Go through the entries below from the first line and output each one exactly, up to and including the line with "-export SLEW_MARGIN = 60".

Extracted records
..............................

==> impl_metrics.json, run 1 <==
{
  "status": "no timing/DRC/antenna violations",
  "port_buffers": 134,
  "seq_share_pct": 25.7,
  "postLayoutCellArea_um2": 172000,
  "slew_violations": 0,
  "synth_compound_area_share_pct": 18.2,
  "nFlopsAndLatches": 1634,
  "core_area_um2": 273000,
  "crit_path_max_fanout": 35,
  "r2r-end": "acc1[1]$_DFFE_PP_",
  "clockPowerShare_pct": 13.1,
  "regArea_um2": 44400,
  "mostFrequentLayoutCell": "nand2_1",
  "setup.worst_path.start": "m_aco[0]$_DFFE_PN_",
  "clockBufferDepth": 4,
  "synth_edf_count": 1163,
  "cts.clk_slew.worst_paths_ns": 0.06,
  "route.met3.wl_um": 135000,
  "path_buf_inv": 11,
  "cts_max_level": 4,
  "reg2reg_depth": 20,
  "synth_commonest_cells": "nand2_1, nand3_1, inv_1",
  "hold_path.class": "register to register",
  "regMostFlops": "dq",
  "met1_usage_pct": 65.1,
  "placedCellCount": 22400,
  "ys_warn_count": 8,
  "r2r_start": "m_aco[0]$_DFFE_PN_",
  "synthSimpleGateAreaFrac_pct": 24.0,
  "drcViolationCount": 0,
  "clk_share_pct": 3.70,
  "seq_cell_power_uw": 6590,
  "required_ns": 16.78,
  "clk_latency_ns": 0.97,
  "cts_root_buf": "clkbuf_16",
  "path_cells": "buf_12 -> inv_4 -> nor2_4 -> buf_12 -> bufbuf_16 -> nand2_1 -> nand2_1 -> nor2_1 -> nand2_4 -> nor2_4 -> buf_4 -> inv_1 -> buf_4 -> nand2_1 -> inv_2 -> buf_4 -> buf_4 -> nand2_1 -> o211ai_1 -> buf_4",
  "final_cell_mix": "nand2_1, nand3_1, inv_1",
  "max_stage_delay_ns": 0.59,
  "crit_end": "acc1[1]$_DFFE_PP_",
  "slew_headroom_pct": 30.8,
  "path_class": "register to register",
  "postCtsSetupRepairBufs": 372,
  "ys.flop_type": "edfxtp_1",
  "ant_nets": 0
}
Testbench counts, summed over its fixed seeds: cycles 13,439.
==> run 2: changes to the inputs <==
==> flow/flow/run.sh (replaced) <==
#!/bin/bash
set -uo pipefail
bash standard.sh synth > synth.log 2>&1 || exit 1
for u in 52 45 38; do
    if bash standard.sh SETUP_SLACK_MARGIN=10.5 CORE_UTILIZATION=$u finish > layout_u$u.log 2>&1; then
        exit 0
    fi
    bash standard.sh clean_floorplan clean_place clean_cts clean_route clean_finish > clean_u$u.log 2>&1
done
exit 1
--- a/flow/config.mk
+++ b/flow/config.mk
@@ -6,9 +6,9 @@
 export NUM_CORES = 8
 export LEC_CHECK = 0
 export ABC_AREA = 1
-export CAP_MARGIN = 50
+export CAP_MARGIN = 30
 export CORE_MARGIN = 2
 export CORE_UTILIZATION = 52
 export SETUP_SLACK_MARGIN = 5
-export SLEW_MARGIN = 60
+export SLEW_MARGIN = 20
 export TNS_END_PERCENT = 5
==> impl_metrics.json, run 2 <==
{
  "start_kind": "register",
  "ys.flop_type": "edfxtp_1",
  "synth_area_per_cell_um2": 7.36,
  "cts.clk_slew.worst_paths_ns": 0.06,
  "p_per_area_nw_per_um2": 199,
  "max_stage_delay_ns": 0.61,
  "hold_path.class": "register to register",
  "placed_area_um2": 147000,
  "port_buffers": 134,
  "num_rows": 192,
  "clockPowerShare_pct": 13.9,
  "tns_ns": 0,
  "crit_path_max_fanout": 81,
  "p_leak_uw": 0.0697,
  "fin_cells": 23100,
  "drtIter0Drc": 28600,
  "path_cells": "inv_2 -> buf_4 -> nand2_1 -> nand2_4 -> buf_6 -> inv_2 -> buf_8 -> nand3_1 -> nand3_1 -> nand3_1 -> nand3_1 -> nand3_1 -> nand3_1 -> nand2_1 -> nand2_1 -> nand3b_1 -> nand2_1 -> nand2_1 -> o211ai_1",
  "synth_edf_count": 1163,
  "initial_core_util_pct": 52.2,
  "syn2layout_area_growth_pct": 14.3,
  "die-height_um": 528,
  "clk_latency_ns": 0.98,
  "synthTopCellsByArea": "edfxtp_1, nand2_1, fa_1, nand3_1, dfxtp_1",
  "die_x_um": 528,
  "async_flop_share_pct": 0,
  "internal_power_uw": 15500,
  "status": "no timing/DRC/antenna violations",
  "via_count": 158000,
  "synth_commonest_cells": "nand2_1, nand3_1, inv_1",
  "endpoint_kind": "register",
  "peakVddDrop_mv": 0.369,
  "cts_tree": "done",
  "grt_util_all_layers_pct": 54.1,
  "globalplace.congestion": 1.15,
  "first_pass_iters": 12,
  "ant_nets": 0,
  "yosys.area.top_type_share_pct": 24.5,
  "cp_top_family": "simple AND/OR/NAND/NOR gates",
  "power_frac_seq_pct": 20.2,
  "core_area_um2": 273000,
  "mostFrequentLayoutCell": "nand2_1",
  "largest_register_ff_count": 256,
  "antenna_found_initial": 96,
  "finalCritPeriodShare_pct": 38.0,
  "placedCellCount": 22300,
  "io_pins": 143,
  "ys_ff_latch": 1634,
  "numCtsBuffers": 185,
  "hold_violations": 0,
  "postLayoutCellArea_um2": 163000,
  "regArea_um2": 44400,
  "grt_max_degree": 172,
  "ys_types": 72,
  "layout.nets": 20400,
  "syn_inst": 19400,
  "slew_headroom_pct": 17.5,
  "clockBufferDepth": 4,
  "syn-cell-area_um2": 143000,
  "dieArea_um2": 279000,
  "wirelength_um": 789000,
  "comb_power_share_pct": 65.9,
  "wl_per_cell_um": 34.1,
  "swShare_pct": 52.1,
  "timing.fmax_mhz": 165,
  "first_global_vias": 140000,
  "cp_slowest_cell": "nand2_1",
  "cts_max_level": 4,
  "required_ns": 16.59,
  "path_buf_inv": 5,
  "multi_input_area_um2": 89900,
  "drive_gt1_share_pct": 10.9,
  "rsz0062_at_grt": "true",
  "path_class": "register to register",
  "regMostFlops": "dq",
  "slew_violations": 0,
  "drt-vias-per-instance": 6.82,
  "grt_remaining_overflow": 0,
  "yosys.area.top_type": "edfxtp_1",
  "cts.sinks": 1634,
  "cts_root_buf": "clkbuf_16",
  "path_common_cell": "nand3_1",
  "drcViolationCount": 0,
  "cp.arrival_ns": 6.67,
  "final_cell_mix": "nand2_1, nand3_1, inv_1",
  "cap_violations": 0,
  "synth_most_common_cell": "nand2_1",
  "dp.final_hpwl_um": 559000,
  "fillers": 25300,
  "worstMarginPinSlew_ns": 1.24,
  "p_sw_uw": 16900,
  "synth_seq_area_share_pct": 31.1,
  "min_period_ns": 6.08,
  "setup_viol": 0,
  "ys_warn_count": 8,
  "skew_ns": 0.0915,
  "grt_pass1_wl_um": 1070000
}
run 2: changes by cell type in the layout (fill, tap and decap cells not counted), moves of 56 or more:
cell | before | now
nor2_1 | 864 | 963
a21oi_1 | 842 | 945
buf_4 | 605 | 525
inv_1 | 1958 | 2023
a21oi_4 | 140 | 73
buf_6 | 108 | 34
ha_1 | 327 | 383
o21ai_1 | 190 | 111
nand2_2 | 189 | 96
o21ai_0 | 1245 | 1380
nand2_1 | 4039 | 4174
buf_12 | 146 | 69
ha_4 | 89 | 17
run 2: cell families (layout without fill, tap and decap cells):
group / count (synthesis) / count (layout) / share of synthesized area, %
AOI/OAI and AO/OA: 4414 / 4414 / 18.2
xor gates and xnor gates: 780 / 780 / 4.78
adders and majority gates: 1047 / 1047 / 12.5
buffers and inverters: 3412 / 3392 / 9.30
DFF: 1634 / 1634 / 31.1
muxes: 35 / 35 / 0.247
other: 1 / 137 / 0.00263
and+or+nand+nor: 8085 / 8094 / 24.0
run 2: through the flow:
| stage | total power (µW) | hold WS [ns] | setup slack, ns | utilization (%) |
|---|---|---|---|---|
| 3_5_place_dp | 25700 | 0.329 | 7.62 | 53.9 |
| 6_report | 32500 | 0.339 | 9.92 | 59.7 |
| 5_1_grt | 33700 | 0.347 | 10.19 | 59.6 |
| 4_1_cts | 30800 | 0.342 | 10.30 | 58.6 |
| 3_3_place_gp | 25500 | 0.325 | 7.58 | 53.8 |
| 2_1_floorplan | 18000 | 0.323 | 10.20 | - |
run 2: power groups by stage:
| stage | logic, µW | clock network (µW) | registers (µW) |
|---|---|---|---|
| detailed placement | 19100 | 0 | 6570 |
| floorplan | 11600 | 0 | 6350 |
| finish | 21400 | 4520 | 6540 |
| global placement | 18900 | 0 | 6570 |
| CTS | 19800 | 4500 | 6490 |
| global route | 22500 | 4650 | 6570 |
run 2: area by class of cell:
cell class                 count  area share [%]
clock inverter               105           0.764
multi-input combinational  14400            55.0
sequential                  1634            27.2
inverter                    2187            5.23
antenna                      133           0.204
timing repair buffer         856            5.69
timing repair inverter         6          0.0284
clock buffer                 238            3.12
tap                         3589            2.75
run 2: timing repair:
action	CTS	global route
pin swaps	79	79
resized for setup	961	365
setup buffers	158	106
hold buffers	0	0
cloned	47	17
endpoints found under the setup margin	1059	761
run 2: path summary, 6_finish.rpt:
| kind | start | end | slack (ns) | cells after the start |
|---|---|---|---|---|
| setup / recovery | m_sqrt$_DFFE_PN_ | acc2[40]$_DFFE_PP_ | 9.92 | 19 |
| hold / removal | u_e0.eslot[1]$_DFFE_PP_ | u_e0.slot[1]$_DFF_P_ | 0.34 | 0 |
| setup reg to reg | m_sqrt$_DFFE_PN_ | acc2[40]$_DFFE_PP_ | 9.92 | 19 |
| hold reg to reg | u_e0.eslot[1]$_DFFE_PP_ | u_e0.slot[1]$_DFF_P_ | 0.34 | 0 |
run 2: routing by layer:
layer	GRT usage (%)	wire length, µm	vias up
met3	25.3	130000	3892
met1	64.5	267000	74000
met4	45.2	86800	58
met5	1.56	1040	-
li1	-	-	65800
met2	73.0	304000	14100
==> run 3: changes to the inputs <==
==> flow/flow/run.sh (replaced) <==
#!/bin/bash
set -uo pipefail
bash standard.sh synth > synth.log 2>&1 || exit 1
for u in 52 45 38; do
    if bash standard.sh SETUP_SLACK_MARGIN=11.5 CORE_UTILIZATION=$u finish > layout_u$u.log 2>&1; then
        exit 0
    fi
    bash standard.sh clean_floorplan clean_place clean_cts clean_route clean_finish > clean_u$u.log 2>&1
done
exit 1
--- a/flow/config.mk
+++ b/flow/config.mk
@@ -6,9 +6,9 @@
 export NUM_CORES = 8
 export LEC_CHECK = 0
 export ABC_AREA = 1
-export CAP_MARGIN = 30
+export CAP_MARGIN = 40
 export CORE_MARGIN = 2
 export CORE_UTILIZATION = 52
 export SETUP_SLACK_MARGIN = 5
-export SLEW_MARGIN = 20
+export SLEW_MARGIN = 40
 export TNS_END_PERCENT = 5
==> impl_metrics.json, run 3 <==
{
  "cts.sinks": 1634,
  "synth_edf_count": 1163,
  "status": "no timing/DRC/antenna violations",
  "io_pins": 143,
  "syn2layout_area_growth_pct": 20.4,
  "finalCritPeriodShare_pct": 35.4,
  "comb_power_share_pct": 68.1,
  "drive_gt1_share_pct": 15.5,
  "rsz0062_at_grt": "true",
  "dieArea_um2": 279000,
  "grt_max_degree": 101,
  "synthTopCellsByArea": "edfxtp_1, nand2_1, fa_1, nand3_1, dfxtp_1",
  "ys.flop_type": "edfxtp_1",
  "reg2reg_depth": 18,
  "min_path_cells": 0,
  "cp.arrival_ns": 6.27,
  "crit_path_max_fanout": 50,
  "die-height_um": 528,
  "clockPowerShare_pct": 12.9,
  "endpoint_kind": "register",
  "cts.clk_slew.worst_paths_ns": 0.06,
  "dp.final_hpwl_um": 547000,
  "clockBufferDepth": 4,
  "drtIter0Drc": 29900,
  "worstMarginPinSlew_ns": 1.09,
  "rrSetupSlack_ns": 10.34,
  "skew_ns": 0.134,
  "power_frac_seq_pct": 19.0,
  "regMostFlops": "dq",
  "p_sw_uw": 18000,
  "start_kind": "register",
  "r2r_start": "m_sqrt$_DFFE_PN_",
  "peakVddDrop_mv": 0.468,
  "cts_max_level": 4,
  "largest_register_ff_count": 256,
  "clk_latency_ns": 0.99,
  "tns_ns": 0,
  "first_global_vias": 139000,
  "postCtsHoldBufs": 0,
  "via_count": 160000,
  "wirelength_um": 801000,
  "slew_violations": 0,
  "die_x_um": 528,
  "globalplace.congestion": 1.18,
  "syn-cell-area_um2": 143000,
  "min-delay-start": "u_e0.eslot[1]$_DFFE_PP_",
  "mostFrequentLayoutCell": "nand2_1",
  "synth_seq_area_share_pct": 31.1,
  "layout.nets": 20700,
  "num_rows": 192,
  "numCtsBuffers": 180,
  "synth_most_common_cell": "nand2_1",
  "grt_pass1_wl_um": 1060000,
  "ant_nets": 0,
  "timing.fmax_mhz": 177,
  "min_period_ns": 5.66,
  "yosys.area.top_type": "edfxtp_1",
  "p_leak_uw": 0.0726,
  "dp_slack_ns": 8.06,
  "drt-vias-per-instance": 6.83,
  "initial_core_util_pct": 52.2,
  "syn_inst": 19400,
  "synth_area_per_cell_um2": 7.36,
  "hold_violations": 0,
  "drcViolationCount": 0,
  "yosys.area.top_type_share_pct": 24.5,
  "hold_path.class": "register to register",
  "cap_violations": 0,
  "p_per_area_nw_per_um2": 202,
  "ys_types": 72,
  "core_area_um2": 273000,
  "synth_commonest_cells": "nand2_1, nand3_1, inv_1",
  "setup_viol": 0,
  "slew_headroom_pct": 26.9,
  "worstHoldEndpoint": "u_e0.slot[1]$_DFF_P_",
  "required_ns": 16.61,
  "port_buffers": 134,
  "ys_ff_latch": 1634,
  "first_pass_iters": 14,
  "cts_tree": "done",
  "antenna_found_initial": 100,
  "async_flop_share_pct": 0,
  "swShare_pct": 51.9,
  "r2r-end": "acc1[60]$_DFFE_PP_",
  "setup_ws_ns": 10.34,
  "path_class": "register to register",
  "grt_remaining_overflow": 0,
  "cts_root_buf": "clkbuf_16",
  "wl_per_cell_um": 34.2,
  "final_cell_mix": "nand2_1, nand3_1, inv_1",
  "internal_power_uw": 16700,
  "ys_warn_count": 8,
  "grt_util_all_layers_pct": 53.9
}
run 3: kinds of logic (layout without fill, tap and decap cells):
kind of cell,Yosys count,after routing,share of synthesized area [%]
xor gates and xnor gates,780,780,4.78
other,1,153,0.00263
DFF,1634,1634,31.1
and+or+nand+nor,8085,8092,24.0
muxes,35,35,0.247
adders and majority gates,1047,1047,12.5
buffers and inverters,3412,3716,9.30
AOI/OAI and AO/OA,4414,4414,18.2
This is an optimization exercise on Yosys and OpenROAD, whose aim is small area, not a production implementation. In this exercise RTL edits were held to simulation tests only and were not proved equivalent to the original. Power and IR drop assume default switching activity.

## pc_decim
module pc_decim (
    input  wire         clk,
    input  wire         rst,
    input  wire         cfg_we,
    input  wire [1:0]   cfg_ch,
    input  wire [31:0]  cfg_data,
    input  wire         mod_tick,
    input  wire [3:0]   mod_bits,
    output wire [3:0]   pc_valid,
    output wire [3:0]   pc_settled,
    output wire [127:0] pc_word
);
For scale: roughly 74000 sq um of cells after synthesis.
export LEC_CHECK = 0
export ABC_AREA = 1
export CAP_MARGIN = 20
export CORE_MARGIN = 2
export CORE_UTILIZATION = 50
export PLACE_DENSITY = 0.65
export SLEW_MARGIN = 20
create_clock -name core_clock -period 25.0 [get_ports {clk}]
standard.sh (not shown) runs the stock make flow with config.mk's settings and CLKGATE_MAP_FILE= SYNTH_SCRIPT=/design/flow/synth_recipe.tcl, a recipe that flattens the netlist after the stock synthesis.
==> flow/flow/run.sh <==
#!/bin/bash
# The standard layout (standard.sh), with these changes to how it is made:
#  - after the standard synthesis (bash standard.sh synth, unchanged), the
#    full adders' polarities are chosen again to need fewer inverters
#    (fapol.py), and the combinational logic between the flip-flops and
#    full adders is mapped again for area with ABC (remap.tcl, remap.abc);
#    the flip-flops keep their cells and names;
#  - clock tree synthesis adds no dummy loads and puts up to 18 flip-flops
#    within 80 um under each clkbuf_8 leaf buffer;
#  - every input and output port still gets its own buffer, a buf_1.
# Logs: make's output in synth.log and layout.log, fapol.py's in fapol.log,
# yosys's in remap.log; each ORFS step's log is under orfs/logs/.
set -euo pipefail
here=$(pwd)
res=$here/orfs/results/$FLOW_PLATFORM/pc_decim/base
bash standard.sh synth > synth.log 2>&1
cp $res/1_2_yosys.v $here/standard_1_2_yosys.v
python3 flow/fapol.py $here/standard_1_2_yosys.v $here/fapol.v > fapol.log 2>&1
export REMAP_LIB=$FLOW_HOME/platforms/sky130hd/lib/sky130_fd_sc_hd__tt_025C_1v80.lib
export REMAP_IN=$here/fapol.v
export REMAP_OUT=$here/remap.v
export REMAP_SCRIPT=$here/flow/remap.abc
export REMAP_KEEP="$(grep -oE 'sky130_fd_sc_hd__(df|edf|sdf|fa_|dl|conb)[a-z0-9_]*' $here/standard_1_2_yosys.v | sort -u | tr '\n' ' ')"
export REMAP_DONT_USE="$(make -s -C $FLOW_HOME DESIGN_CONFIG=$here/config.mk print-DONT_USE_CELLS 2>/dev/null | sed 's/^DONT_USE_CELLS: *//')"
yosys -c flow/remap.tcl > remap.log 2>&1
grep -q "sky130_fd_sc_hd__" remap.v
cp remap.v $res/1_2_yosys.v
rm -f $res/1_synth.odb $res/1_synth.sdc
export CTS_ARGS="-sink_clustering_enable -repair_clock_nets -dont_use_dummy_load -sink_clustering_size 18 -sink_clustering_max_diameter 80 -buf_list {sky130_fd_sc_hd__clkbuf_8}"
export BUFFER_PORTS_ARGS="-buffer_cell sky130_fd_sc_hd__buf_1"
bash standard.sh > layout.log 2>&1
==> flow/flow/remap.tcl <==
# Re-map the combinational logic of the standard synthesis's netlist for area.
# Flip-flops and full adders (the cells REMAP_KEEP names) stay as they are,
# under their names; every other cell is read as its function and mapped again.
set lib $::env(REMAP_LIB)
yosys read_liberty -ignore_miss_func -ignore_miss_dir -ignore_miss_data_latch $lib
yosys read_verilog $::env(REMAP_IN)
yosys hierarchy -top $::env(FLOW_TOP)
set keep {}
foreach c [split $::env(REMAP_KEEP) " "] {
  if {$c ne ""} { lappend keep $c }
}
yosys setattr -mod -set keep_hierarchy 1 {*}$keep
yosys flatten
yosys opt_clean -purge
yosys stat -liberty $lib
set dont {}
foreach c [split $::env(REMAP_DONT_USE) " "] {
  if {$c ne ""} { lappend dont -dont_use $c }
}
yosys abc -liberty $lib {*}$dont -script $::env(REMAP_SCRIPT)
yosys setundef -zero
yosys splitnets
yosys opt_clean -purge
yosys hilomap -singleton -hicell sky130_fd_sc_hd__conb_1 HI -locell sky130_fd_sc_hd__conb_1 LO
yosys insbuf -buf sky130_fd_sc_hd__buf_4 A X
yosys opt_clean -purge
yosys stat -liberty $lib
yosys select $::env(FLOW_TOP)
yosys write_verilog -noattr -noexpr -nohex -nodec -selected $::env(REMAP_OUT)
Other scripts of this flow, unchanged in this note and not shown: flow/flow/fapol.py, flow/flow/remap.abc
The baseline went through all stages and came out clean.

..............................

# YOUR SOLUTION
==> impl_metrics.json, run 1 <==
{
  "status": "no timing/DRC/antenna violations",
  "port_buffers": 134,
  "seq_share_pct": 25.7,
  "postLayoutCellArea_um2": 172000,
  "slew_violations": 0,
  "synth_compound_area_share_pct": 18.2,
  "nFlopsAndLatches": 1634,
  "core_area_um2": 273000,
  "crit_path_max_fanout": 35,
  "r2r-end": "acc1[1]$_DFFE_PP_",
  "clockPowerShare_pct": 13.1,
  "regArea_um2": 44400,
  "mostFrequentLayoutCell": "nand2_1",
  "setup.worst_path.start": "m_aco[0]$_DFFE_PN_",
  "clockBufferDepth": 4,
  "synth_edf_count": 1163,
  "cts.clk_slew.worst_paths_ns": 0.06,
  "route.met3.wl_um": 135000,
  "path_buf_inv": 11,
  "cts_max_level": 4,
  "reg2reg_depth": 20,
  "synth_commonest_cells": "nand2_1, nand3_1, inv_1",
  "hold_path.class": "register to register",
  "regMostFlops": "dq",
  "met1_usage_pct": 65.1,
  "placedCellCount": 22400,
  "ys_warn_count": 8,
  "r2r_start": "m_aco[0]$_DFFE_PN_",
  "synthSimpleGateAreaFrac_pct": 24.0,
  "drcViolationCount": 0,
  "clk_share_pct": 3.70,
  "seq_cell_power_uw": 6590,
  "required_ns": 16.78,
  "clk_latency_ns": 0.97,
  "cts_root_buf": "clkbuf_16",
  "path_cells": "buf_12 -> inv_4 -> nor2_4 -> buf_12 -> bufbuf_16 -> nand2_1 -> nand2_1 -> nor2_1 -> nand2_4 -> nor2_4 -> buf_4 -> inv_1 -> buf_4 -> nand2_1 -> inv_2 -> buf_4 -> buf_4 -> nand2_1 -> o211ai_1 -> buf_4",
  "final_cell_mix": "nand2_1, nand3_1, inv_1",
  "max_stage_delay_ns": 0.59,
  "crit_end": "acc1[1]$_DFFE_PP_",
  "slew_headroom_pct": 30.8,
  "path_class": "register to register",
  "postCtsSetupRepairBufs": 372,
  "ys.flop_type": "edfxtp_1",
  "ant_nets": 0
}
Testbench counts, summed over its fixed seeds: cycles 13,439.
==> run 2: changes to the inputs <==
==> flow/flow/run.sh (replaced) <==
#!/bin/bash
set -uo pipefail
bash standard.sh synth > synth.log 2>&1 || exit 1
for u in 52 45 38; do
    if bash standard.sh SETUP_SLACK_MARGIN=10.5 CORE_UTILIZATION=$u finish > layout_u$u.log 2>&1; then
        exit 0
    fi
    bash standard.sh clean_floorplan clean_place clean_cts clean_route clean_finish > clean_u$u.log 2>&1
done
exit 1
--- a/flow/config.mk
+++ b/flow/config.mk
@@ -6,9 +6,9 @@
 export NUM_CORES = 8
 export LEC_CHECK = 0
 export ABC_AREA = 1
-export CAP_MARGIN = 50
+export CAP_MARGIN = 30
 export CORE_MARGIN = 2
 export CORE_UTILIZATION = 52
 export SETUP_SLACK_MARGIN = 5
-export SLEW_MARGIN = 60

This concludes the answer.